(Stored data)
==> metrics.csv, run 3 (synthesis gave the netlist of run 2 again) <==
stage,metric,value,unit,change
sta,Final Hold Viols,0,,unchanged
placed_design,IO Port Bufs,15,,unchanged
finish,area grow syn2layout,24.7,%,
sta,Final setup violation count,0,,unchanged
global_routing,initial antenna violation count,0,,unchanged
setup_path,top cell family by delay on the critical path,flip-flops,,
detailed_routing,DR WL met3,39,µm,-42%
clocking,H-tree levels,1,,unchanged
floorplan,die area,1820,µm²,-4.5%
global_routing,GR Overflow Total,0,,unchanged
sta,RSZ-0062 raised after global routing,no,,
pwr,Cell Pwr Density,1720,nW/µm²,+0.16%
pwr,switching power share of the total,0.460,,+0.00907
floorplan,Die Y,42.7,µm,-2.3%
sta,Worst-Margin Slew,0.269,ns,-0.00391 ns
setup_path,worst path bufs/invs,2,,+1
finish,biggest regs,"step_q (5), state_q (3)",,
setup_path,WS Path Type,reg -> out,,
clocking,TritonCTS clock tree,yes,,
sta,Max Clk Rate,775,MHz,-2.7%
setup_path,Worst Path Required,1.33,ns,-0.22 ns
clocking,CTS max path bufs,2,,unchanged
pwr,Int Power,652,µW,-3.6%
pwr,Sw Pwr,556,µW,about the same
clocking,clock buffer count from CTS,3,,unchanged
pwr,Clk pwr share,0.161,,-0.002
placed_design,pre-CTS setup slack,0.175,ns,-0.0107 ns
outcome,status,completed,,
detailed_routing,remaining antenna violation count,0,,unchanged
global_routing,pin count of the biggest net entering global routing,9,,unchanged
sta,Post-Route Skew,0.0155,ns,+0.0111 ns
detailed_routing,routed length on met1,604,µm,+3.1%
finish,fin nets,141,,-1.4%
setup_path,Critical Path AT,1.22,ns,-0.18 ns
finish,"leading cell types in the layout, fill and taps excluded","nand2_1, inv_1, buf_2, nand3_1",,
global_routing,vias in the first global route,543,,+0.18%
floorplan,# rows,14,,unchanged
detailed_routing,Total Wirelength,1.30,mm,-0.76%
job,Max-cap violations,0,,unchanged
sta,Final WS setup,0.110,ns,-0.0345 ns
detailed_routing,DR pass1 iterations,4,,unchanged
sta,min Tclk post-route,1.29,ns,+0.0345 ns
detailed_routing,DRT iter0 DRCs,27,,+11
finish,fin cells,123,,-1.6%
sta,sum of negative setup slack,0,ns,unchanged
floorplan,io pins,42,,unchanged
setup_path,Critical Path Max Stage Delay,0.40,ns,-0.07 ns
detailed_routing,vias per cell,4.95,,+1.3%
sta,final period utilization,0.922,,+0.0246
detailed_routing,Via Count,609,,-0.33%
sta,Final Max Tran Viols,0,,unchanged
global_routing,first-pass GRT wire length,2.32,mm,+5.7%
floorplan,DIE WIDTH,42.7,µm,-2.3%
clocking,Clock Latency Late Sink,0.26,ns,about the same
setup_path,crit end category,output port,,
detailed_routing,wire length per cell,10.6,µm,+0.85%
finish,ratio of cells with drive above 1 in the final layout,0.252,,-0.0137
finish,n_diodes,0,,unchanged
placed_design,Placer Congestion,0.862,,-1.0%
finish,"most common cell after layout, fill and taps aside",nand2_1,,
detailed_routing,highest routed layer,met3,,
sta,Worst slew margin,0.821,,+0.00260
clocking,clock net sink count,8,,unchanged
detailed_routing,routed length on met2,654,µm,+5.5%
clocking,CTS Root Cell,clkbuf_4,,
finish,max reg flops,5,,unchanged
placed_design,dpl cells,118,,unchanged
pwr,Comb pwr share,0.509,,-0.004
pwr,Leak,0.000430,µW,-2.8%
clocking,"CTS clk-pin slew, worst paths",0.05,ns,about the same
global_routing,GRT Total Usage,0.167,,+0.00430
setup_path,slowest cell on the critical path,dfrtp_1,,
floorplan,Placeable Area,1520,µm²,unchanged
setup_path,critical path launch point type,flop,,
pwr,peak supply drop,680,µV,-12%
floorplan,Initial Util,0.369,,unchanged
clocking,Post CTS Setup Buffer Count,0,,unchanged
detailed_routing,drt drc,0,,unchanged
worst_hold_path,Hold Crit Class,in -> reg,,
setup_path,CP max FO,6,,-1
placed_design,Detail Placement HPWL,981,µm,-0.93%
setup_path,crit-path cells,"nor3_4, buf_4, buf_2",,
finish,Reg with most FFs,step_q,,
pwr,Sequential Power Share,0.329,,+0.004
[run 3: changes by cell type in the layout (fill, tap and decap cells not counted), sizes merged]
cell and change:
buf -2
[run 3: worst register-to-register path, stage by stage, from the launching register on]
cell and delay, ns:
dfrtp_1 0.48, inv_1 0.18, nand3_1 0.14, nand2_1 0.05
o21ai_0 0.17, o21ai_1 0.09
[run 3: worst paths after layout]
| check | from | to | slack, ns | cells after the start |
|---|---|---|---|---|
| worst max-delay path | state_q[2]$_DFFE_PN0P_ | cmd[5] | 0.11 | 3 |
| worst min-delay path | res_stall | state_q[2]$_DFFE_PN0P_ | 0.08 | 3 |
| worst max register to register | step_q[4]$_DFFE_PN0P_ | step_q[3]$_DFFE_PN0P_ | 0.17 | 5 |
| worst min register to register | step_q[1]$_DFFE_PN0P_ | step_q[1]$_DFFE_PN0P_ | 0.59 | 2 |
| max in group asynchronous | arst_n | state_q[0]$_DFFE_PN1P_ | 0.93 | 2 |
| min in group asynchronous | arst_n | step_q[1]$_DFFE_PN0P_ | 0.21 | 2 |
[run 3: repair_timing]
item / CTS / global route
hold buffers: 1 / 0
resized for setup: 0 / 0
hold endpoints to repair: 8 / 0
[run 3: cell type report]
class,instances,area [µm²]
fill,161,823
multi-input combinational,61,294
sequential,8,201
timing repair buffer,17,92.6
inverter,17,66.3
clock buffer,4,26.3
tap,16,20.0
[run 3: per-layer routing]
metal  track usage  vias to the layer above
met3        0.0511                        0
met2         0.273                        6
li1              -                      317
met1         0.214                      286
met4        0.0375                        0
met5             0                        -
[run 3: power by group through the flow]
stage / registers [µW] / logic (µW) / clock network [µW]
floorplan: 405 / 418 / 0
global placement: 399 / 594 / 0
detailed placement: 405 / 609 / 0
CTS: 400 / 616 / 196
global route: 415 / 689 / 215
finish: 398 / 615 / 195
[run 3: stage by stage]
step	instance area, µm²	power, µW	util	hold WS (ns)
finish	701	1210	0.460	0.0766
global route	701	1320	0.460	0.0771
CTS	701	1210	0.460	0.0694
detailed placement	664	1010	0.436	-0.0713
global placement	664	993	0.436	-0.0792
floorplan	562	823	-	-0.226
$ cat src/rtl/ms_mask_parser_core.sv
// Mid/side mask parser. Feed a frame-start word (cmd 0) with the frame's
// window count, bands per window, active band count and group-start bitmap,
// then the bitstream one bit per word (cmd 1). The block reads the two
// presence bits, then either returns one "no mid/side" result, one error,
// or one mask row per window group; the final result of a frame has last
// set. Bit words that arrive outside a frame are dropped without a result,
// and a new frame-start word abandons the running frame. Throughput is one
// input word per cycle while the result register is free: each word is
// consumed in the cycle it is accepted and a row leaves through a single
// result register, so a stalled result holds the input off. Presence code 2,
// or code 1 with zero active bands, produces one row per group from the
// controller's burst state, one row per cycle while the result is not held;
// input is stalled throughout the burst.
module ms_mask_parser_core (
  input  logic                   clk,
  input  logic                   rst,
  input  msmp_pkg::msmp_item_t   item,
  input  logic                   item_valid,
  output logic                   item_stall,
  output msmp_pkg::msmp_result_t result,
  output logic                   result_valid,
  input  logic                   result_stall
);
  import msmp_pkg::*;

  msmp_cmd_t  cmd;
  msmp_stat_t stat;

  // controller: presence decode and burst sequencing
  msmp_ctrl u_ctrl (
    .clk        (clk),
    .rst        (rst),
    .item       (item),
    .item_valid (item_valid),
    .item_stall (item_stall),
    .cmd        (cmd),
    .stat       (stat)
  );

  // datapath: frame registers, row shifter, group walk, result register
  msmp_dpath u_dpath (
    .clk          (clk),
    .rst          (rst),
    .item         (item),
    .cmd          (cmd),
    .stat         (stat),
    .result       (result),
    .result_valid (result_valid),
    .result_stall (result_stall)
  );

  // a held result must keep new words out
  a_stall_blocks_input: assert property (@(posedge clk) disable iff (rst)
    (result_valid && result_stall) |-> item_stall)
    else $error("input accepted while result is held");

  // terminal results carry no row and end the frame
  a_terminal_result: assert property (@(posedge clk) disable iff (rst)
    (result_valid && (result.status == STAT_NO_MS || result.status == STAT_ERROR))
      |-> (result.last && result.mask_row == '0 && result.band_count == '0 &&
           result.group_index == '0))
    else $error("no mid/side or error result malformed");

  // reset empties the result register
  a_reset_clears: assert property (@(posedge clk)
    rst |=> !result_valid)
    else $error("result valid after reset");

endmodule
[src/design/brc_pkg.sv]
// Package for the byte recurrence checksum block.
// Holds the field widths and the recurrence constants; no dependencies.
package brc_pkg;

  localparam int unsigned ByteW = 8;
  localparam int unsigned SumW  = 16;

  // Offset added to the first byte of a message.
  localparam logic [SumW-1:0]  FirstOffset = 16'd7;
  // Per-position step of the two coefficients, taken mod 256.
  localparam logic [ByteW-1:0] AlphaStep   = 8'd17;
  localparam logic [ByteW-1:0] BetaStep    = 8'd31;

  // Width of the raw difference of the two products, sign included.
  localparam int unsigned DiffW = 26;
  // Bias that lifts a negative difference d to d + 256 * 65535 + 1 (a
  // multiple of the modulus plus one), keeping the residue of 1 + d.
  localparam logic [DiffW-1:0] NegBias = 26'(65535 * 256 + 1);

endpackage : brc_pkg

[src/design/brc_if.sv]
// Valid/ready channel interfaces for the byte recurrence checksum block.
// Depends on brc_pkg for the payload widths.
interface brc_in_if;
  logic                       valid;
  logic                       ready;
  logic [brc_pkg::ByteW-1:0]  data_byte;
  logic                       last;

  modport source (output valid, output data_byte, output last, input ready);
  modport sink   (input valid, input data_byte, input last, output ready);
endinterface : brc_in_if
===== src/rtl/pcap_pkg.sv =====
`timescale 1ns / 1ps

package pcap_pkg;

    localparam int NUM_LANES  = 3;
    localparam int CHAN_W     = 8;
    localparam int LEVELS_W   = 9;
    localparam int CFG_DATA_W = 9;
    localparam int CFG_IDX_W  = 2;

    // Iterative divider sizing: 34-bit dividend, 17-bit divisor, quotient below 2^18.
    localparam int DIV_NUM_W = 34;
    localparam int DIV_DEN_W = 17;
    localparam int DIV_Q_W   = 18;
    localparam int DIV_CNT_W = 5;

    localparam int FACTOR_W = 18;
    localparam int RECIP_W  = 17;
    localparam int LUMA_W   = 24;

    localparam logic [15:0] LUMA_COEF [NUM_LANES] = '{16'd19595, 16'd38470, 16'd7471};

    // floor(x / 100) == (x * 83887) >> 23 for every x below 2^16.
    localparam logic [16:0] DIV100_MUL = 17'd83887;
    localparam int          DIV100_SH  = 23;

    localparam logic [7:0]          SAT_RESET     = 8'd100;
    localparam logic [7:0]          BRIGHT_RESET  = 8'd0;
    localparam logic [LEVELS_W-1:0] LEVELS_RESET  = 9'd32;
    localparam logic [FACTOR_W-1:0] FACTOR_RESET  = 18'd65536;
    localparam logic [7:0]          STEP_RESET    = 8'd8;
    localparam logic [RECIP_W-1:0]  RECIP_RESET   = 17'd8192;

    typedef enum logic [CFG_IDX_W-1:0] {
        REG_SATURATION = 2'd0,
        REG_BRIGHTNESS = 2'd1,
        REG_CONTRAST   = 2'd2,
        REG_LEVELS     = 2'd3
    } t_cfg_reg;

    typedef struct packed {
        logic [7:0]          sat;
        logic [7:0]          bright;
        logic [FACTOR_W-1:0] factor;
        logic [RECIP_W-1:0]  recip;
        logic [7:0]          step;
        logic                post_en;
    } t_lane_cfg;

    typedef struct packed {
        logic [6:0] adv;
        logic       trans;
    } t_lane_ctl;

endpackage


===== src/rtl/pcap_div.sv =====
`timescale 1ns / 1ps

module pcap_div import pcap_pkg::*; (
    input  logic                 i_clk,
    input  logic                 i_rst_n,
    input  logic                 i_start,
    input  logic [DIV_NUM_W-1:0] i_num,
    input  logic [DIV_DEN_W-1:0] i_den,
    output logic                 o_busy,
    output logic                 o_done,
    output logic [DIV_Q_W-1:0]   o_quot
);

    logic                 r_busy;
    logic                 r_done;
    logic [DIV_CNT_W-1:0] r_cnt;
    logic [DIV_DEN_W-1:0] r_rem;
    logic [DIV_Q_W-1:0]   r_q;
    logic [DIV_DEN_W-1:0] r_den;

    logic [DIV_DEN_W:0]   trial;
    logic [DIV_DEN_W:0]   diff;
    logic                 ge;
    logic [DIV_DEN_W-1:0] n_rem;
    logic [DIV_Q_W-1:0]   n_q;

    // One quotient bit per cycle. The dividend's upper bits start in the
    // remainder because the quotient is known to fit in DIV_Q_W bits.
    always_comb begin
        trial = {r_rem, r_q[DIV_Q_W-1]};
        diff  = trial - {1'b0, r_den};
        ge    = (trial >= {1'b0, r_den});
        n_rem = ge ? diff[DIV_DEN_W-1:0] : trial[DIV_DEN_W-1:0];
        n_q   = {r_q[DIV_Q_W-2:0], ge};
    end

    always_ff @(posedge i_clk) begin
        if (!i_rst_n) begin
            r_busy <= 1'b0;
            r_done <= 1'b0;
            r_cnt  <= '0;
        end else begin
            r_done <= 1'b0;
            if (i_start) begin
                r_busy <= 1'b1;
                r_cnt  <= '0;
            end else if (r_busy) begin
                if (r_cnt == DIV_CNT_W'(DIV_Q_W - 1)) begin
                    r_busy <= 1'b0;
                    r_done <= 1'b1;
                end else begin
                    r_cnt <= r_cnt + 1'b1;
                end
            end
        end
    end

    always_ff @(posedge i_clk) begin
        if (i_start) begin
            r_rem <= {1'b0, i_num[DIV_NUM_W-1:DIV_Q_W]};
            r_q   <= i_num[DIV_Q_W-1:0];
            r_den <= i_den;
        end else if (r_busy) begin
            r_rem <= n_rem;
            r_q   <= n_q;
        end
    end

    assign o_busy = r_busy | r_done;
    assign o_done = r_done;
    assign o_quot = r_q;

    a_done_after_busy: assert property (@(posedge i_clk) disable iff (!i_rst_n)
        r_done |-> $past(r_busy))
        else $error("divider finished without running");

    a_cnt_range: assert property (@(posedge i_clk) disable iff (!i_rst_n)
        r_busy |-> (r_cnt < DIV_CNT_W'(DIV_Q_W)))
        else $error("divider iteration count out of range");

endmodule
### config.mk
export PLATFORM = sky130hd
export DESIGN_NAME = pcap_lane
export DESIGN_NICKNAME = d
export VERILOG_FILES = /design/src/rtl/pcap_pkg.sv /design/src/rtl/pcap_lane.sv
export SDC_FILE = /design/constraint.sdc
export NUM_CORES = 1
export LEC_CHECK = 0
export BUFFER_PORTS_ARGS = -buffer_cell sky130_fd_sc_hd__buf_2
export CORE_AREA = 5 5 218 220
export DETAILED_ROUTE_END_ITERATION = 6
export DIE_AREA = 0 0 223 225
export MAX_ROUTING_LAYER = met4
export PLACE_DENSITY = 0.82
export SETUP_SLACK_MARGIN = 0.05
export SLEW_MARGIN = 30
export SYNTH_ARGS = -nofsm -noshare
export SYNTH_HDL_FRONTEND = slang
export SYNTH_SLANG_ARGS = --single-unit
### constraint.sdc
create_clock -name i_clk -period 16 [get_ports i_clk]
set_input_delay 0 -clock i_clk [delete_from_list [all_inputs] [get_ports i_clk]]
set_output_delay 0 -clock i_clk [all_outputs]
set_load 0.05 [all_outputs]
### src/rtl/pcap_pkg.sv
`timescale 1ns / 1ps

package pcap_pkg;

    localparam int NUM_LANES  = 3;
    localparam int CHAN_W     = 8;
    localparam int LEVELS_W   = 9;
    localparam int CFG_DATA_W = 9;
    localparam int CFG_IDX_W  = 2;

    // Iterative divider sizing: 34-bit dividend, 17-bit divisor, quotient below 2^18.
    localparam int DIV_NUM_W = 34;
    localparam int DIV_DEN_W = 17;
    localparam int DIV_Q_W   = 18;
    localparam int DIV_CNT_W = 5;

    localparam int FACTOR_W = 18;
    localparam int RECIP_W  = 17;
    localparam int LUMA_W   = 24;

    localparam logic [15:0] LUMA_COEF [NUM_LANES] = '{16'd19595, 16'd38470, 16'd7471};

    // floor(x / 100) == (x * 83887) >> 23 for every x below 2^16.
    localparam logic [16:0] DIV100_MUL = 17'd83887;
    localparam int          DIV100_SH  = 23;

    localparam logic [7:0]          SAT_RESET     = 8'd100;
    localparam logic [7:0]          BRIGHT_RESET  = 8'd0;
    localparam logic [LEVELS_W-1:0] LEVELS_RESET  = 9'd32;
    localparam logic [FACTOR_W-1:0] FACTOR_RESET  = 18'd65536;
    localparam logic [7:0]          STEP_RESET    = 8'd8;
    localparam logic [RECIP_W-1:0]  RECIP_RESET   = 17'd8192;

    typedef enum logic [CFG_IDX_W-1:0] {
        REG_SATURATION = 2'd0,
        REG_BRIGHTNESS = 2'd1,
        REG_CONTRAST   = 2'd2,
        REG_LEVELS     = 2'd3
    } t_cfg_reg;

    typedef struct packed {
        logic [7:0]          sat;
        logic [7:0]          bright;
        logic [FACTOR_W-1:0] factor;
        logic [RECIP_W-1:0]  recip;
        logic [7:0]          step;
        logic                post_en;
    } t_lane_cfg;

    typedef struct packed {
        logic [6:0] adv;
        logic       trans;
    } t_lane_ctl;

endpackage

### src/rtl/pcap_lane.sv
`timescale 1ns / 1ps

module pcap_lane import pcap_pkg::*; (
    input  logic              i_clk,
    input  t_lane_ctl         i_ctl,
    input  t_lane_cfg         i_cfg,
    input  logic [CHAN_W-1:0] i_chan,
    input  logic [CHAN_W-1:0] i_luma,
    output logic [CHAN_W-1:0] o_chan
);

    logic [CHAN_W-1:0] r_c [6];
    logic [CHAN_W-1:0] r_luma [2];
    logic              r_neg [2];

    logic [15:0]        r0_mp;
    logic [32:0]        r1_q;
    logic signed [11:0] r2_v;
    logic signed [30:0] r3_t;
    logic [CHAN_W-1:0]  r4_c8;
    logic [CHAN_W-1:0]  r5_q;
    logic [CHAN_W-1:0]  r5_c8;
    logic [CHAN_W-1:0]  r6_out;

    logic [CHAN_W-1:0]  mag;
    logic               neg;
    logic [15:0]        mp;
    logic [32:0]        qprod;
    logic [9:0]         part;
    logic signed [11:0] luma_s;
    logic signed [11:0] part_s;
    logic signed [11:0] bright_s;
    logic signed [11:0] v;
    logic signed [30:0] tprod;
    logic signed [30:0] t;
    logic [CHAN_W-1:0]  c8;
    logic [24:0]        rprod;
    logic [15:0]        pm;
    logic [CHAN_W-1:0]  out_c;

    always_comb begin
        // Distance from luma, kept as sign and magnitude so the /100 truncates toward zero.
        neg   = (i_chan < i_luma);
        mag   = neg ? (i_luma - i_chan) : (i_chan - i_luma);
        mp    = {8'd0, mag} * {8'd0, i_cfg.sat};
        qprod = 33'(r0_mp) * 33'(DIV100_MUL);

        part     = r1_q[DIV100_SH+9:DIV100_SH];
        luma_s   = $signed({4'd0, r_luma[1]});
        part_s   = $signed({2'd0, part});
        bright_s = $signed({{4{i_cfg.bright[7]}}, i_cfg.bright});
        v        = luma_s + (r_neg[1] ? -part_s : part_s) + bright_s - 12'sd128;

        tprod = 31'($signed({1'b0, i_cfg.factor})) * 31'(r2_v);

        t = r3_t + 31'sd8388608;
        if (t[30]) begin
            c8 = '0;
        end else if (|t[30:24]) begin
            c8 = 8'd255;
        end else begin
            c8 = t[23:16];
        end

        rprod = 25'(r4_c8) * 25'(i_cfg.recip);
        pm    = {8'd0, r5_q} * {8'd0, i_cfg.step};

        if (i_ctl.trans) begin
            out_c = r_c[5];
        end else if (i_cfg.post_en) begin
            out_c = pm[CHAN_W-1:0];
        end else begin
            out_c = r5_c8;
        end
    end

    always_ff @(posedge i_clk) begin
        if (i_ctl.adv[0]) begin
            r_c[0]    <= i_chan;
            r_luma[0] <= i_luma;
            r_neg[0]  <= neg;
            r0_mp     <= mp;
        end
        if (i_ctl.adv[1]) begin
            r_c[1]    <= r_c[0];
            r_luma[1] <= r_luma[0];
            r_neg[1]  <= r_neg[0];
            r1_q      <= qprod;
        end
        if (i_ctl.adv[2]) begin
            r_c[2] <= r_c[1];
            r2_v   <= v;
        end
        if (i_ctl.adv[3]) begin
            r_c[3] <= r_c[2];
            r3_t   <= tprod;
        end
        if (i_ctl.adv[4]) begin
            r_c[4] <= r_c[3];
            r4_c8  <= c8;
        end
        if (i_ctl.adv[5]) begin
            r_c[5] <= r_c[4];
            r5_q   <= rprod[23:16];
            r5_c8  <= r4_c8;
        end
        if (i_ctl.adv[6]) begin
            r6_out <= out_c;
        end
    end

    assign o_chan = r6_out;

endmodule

■ **Your task**
Begin with the line above that has "sta,final period utilization,0.922,,+0.0246" and continue through the line that has "placed_design,Placer Congestion,0.862,,-1.0%", setting each one down exactly. Stop there.

■ **Reply to the exercise**
sta,final period utilization,0.922,,+0.0246
detailed_routing,Via Count,609,,-0.33%
sta,Final Max Tran Viols,0,,unchanged
global_routing,first-pass GRT wire length,2.32,mm,+5.7%
floorplan,DIE WIDTH,42.7,µm,-2.3%
clocking,Clock Latency Late Sink,0.26,ns,about the same
setup_path,crit end category,output port,,
detailed_routing,wire length per cell,10.6,µm,+0.85%
finish,ratio of cells with drive above 1 in the final layout,0.252,,-0.0137
finish,n_diodes,0,,unchanged
placed_design,Placer Congestion,0.862,,-1.0%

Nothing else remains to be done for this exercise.